§ **Exercise instructions**:
Only one stretch of the data is wanted: the line containing "assign fe_cmd_o = w_fe_cmd;", the line containing "r_state <= e_cmd;", and every line between them, copied exactly.

§ **Saved data entries**:
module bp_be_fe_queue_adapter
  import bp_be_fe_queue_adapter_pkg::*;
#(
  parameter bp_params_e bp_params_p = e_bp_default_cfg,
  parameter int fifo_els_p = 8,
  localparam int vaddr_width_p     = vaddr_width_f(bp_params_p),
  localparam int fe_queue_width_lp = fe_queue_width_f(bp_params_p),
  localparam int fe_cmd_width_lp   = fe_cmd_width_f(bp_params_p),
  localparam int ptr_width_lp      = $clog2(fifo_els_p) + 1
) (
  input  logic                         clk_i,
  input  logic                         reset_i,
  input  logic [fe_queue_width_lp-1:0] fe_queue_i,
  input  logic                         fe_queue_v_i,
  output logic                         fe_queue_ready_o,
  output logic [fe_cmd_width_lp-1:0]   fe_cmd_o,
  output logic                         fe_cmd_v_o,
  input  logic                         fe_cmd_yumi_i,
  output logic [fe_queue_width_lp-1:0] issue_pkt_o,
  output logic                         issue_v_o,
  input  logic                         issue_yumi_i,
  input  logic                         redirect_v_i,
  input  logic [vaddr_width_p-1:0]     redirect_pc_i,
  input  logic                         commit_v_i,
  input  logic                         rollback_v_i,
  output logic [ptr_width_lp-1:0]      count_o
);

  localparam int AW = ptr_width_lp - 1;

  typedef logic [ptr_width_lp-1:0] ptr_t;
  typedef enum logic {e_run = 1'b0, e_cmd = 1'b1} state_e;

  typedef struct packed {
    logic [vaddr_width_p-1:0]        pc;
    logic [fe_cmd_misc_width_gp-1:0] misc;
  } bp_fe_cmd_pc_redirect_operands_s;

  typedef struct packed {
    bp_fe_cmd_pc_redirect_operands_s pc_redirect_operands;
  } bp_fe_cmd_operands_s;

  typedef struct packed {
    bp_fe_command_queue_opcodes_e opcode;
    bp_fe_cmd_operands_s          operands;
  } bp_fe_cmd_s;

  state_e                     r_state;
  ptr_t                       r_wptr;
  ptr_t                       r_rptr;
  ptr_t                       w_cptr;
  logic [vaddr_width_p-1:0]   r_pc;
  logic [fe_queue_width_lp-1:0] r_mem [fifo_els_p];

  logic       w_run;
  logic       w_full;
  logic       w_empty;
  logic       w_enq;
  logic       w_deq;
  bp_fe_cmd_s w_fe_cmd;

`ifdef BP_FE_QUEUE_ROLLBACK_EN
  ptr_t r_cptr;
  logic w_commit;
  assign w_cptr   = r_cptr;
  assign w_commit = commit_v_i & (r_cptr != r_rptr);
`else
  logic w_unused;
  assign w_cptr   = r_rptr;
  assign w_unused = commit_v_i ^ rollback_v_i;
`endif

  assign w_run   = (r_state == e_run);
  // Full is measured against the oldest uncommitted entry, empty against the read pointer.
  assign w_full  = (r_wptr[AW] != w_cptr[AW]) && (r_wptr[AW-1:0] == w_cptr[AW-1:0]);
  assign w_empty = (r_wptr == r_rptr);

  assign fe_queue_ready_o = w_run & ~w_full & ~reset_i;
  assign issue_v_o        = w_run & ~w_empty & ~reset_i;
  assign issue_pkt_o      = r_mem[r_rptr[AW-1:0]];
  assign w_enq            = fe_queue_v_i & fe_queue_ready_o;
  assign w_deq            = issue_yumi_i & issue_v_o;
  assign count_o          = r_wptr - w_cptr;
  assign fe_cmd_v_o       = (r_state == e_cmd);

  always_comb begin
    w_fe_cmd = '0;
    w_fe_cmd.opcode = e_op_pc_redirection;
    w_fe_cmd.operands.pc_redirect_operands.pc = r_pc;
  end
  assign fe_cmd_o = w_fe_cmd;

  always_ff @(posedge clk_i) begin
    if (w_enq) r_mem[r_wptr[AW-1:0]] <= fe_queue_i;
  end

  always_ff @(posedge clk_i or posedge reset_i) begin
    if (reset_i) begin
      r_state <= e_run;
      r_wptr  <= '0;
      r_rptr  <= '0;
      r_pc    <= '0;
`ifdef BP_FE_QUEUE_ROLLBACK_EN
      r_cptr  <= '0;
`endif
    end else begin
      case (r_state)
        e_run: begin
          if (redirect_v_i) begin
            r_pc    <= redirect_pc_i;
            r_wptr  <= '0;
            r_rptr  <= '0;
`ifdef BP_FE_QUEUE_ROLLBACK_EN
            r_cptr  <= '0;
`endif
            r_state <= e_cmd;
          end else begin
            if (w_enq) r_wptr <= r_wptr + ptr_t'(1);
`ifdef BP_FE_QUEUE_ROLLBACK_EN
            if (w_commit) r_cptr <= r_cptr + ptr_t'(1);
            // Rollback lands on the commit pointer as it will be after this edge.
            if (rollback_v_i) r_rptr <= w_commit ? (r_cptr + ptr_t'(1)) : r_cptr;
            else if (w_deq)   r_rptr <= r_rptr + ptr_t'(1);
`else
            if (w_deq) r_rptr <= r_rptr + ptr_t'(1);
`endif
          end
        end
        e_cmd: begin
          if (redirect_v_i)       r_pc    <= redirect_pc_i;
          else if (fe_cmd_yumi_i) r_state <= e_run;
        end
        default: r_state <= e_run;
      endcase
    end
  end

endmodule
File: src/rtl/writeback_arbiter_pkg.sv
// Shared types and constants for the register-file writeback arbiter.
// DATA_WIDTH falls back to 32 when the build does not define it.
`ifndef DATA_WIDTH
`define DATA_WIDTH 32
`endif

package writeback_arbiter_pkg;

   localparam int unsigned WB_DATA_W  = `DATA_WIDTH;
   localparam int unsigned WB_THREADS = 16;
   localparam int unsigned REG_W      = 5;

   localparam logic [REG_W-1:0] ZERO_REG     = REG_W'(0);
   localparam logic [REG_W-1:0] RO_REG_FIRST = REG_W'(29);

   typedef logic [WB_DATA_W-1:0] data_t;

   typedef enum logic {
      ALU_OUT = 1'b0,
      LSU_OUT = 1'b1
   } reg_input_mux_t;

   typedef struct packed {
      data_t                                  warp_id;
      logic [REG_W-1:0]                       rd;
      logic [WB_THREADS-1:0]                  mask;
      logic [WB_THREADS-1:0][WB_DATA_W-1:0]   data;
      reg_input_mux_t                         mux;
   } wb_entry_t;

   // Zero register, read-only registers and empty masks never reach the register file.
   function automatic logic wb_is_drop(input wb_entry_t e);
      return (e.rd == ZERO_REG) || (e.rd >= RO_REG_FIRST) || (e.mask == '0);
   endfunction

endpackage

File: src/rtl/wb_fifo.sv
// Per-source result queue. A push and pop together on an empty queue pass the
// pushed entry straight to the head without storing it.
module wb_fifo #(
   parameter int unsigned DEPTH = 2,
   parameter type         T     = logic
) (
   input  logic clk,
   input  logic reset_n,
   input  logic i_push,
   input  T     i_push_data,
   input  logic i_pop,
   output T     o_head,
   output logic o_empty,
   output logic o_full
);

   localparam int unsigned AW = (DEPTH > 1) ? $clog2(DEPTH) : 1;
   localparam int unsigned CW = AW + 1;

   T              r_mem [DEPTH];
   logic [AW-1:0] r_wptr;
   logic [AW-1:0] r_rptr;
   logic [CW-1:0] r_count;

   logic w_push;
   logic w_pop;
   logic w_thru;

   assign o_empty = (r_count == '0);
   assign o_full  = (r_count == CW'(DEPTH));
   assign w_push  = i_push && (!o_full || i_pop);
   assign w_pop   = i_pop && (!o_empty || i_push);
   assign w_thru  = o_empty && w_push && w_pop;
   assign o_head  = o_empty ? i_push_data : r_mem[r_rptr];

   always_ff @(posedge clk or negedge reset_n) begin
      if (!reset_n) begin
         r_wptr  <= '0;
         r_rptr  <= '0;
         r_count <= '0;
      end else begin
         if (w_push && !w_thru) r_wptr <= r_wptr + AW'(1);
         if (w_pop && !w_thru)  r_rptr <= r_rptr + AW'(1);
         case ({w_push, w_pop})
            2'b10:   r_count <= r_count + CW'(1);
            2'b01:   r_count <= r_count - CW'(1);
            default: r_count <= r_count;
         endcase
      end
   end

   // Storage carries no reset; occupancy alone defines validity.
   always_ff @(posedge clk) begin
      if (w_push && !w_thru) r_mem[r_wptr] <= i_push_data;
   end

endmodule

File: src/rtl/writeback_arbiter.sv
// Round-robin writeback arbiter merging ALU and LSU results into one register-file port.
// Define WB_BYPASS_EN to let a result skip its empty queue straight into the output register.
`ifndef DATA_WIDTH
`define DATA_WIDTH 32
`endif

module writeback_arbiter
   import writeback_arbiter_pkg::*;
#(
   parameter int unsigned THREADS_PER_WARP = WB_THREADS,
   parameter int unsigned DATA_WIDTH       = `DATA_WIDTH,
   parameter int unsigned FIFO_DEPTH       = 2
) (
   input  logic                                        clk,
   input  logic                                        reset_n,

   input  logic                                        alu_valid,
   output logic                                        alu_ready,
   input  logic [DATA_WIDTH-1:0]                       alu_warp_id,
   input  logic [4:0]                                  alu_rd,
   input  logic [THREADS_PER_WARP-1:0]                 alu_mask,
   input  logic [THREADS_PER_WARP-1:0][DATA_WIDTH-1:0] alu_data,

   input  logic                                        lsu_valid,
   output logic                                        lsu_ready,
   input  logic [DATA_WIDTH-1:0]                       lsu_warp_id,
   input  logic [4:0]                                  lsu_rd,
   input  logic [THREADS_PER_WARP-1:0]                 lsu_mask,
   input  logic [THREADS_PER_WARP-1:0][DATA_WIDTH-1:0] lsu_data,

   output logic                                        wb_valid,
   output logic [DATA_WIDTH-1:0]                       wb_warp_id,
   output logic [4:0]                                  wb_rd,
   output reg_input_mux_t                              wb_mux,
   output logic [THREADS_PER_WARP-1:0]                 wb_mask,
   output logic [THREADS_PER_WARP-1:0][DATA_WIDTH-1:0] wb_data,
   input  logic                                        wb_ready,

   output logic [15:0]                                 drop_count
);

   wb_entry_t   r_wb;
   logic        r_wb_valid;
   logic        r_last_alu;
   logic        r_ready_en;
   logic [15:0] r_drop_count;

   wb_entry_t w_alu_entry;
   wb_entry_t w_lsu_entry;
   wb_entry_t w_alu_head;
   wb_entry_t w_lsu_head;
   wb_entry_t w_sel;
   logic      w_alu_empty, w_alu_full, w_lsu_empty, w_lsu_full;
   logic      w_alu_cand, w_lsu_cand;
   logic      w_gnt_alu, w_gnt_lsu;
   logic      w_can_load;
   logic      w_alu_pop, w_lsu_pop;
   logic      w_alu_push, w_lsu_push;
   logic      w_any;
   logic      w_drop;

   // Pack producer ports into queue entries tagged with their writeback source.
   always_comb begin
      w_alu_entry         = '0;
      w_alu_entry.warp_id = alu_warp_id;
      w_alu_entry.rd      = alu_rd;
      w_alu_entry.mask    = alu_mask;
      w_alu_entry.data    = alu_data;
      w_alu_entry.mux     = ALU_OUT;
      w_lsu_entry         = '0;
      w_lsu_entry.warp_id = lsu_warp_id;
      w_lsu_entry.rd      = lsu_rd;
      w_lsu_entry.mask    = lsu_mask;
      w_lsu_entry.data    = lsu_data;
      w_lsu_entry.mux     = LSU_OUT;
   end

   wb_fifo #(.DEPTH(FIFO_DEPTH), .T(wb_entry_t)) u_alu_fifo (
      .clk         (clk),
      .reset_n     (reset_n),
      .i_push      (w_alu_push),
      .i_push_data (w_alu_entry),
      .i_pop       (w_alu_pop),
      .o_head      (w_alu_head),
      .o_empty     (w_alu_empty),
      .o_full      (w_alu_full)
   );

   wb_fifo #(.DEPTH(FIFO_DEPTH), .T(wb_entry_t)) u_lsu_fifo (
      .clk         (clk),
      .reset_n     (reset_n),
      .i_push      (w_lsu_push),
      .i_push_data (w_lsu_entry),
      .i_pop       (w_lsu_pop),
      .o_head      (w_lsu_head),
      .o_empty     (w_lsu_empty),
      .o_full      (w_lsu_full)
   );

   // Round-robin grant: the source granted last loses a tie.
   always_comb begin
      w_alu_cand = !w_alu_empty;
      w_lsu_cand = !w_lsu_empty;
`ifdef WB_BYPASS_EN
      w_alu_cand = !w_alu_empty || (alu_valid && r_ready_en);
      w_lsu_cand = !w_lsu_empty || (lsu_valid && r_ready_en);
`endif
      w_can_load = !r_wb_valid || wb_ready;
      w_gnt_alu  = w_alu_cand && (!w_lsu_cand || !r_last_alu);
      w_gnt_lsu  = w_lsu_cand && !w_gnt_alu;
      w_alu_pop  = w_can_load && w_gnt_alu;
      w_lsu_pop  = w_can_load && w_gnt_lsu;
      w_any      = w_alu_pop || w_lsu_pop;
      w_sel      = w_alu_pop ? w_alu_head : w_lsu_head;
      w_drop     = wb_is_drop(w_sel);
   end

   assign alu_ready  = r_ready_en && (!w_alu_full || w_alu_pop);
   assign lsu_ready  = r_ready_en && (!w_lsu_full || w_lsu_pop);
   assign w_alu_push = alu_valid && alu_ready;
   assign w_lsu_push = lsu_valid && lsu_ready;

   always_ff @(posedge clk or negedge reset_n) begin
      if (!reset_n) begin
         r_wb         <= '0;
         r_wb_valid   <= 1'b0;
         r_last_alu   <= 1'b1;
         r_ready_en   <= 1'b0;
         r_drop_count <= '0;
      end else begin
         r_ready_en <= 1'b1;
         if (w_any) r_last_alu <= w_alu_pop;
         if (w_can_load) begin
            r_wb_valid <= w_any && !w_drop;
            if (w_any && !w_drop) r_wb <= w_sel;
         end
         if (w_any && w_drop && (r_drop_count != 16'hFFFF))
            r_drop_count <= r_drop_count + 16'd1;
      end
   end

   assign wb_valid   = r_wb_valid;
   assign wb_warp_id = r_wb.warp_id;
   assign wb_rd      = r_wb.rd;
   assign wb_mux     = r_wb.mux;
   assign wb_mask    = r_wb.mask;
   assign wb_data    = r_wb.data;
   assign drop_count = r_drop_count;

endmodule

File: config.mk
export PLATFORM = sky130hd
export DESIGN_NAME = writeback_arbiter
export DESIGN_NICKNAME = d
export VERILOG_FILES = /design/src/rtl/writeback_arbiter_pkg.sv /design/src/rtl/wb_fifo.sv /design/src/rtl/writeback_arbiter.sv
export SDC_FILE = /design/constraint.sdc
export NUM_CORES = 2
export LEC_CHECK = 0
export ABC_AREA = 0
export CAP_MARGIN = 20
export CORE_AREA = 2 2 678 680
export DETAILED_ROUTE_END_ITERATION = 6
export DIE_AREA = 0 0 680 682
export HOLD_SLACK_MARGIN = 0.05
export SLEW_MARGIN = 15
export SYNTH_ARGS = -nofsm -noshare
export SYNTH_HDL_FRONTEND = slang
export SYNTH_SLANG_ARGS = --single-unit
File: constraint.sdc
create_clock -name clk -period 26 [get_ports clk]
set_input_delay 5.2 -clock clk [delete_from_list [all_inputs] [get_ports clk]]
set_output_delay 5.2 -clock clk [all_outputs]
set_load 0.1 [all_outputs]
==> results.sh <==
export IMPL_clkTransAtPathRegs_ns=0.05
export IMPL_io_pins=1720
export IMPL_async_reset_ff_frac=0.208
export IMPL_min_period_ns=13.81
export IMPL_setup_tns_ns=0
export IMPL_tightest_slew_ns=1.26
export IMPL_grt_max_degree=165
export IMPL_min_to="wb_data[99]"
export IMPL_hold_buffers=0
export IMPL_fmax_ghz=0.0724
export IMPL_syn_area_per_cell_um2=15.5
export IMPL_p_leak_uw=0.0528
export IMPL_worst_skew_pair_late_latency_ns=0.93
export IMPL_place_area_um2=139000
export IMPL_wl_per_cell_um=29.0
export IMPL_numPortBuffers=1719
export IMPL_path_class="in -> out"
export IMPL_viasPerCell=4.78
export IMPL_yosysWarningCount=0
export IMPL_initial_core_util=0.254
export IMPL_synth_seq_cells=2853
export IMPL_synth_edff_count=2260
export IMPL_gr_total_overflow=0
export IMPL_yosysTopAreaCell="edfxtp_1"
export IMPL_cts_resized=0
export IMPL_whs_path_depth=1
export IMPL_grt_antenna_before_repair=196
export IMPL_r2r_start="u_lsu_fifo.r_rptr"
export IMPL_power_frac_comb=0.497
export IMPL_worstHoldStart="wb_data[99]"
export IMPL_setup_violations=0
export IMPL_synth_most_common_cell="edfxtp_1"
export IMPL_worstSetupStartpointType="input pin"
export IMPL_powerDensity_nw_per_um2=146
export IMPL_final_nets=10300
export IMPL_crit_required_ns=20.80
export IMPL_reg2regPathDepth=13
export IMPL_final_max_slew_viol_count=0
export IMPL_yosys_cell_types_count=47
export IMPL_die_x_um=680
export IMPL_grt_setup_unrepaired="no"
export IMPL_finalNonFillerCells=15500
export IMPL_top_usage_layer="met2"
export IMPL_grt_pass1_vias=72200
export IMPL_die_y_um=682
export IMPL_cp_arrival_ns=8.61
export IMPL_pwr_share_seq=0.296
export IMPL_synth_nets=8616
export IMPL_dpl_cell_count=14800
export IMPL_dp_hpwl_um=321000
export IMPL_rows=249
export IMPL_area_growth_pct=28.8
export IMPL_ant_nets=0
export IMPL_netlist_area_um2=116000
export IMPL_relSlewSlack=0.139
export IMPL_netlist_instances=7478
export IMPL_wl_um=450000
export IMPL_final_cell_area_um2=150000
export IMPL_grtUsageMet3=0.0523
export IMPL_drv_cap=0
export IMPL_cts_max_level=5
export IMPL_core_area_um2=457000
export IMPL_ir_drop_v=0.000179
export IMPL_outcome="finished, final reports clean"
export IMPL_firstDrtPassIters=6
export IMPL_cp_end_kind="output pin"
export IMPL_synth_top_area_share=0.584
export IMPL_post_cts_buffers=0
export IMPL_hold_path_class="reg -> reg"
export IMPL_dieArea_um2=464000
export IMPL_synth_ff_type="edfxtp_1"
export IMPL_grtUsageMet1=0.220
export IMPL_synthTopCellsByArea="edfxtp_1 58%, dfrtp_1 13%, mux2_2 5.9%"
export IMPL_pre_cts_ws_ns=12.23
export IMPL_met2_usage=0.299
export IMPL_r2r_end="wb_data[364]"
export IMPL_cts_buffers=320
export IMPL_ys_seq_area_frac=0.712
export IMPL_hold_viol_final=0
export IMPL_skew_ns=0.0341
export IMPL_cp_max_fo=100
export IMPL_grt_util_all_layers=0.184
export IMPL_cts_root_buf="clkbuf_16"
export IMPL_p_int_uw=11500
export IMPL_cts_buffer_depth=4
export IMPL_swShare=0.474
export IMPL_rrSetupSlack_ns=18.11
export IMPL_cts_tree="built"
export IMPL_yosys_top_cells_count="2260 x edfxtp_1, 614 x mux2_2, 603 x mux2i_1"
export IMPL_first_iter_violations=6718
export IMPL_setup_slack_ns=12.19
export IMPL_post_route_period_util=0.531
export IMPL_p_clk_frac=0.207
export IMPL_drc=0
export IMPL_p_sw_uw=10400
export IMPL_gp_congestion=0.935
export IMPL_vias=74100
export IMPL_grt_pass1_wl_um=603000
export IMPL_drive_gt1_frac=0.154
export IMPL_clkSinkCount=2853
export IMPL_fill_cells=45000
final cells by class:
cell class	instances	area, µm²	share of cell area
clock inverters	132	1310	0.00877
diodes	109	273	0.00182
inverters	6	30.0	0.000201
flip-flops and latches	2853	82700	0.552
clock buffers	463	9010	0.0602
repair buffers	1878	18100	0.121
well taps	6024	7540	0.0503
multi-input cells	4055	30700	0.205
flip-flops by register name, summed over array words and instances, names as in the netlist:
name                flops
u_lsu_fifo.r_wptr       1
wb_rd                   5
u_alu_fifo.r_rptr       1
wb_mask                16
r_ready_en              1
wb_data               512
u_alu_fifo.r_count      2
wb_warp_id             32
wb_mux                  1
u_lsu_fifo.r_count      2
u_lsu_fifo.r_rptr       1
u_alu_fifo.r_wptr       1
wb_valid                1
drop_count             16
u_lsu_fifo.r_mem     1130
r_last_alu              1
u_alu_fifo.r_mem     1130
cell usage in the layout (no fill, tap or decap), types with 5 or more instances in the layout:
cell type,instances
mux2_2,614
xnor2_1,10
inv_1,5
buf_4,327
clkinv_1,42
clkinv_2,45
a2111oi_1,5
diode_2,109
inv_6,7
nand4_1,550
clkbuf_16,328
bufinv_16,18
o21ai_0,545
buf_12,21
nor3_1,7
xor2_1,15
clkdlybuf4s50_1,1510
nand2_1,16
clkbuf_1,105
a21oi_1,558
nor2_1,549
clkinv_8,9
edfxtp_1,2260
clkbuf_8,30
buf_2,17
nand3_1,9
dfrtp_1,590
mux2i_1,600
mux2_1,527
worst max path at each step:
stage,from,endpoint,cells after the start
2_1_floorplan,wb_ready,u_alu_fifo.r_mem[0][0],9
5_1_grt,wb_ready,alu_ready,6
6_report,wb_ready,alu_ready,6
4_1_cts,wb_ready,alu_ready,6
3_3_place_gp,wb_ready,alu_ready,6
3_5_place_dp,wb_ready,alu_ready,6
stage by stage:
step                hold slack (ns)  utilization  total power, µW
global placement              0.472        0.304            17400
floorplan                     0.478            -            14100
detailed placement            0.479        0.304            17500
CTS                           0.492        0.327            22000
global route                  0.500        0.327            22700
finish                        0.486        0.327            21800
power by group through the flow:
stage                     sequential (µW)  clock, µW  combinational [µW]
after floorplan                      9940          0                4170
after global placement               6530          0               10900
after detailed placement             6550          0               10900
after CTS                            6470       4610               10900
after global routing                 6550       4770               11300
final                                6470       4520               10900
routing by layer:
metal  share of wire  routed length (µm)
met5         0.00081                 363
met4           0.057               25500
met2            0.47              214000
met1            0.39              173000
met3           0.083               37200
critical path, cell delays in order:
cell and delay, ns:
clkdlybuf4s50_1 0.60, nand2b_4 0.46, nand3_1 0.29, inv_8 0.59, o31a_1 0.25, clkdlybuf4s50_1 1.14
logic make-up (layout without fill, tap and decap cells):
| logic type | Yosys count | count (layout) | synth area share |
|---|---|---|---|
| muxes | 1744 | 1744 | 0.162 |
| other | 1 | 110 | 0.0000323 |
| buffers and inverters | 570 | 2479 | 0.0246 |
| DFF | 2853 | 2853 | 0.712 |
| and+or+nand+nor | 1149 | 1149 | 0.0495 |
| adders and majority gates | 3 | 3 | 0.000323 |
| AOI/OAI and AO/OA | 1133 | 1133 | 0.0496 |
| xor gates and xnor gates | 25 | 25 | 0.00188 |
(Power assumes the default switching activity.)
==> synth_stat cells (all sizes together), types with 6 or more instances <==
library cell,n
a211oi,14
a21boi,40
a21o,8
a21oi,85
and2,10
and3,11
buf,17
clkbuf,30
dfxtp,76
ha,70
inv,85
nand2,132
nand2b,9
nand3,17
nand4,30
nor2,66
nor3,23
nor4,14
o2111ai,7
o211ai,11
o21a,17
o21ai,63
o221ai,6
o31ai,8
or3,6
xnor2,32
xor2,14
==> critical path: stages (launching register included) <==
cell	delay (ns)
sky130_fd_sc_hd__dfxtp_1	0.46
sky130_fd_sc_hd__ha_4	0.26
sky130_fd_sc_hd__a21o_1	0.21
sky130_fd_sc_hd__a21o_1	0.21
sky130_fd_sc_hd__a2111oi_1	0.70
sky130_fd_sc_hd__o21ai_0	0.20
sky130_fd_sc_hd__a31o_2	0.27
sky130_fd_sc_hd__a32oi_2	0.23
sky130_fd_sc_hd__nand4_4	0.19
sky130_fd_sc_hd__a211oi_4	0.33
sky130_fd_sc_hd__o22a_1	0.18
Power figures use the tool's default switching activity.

§ **Result of the exercise**:
  assign fe_cmd_o = w_fe_cmd;

  always_ff @(posedge clk_i) begin
    if (w_enq) r_mem[r_wptr[AW-1:0]] <= fe_queue_i;
  end

  always_ff @(posedge clk_i or posedge reset_i) begin
    if (reset_i) begin
      r_state <= e_run;
      r_wptr  <= '0;
      r_rptr  <= '0;
      r_pc    <= '0;
`ifdef BP_FE_QUEUE_ROLLBACK_EN
      r_cptr  <= '0;
`endif
    end else begin
      case (r_state)
        e_run: begin
          if (redirect_v_i) begin
            r_pc    <= redirect_pc_i;
            r_wptr  <= '0;
            r_rptr  <= '0;
`ifdef BP_FE_QUEUE_ROLLBACK_EN
            r_cptr  <= '0;
`endif
            r_state <= e_cmd;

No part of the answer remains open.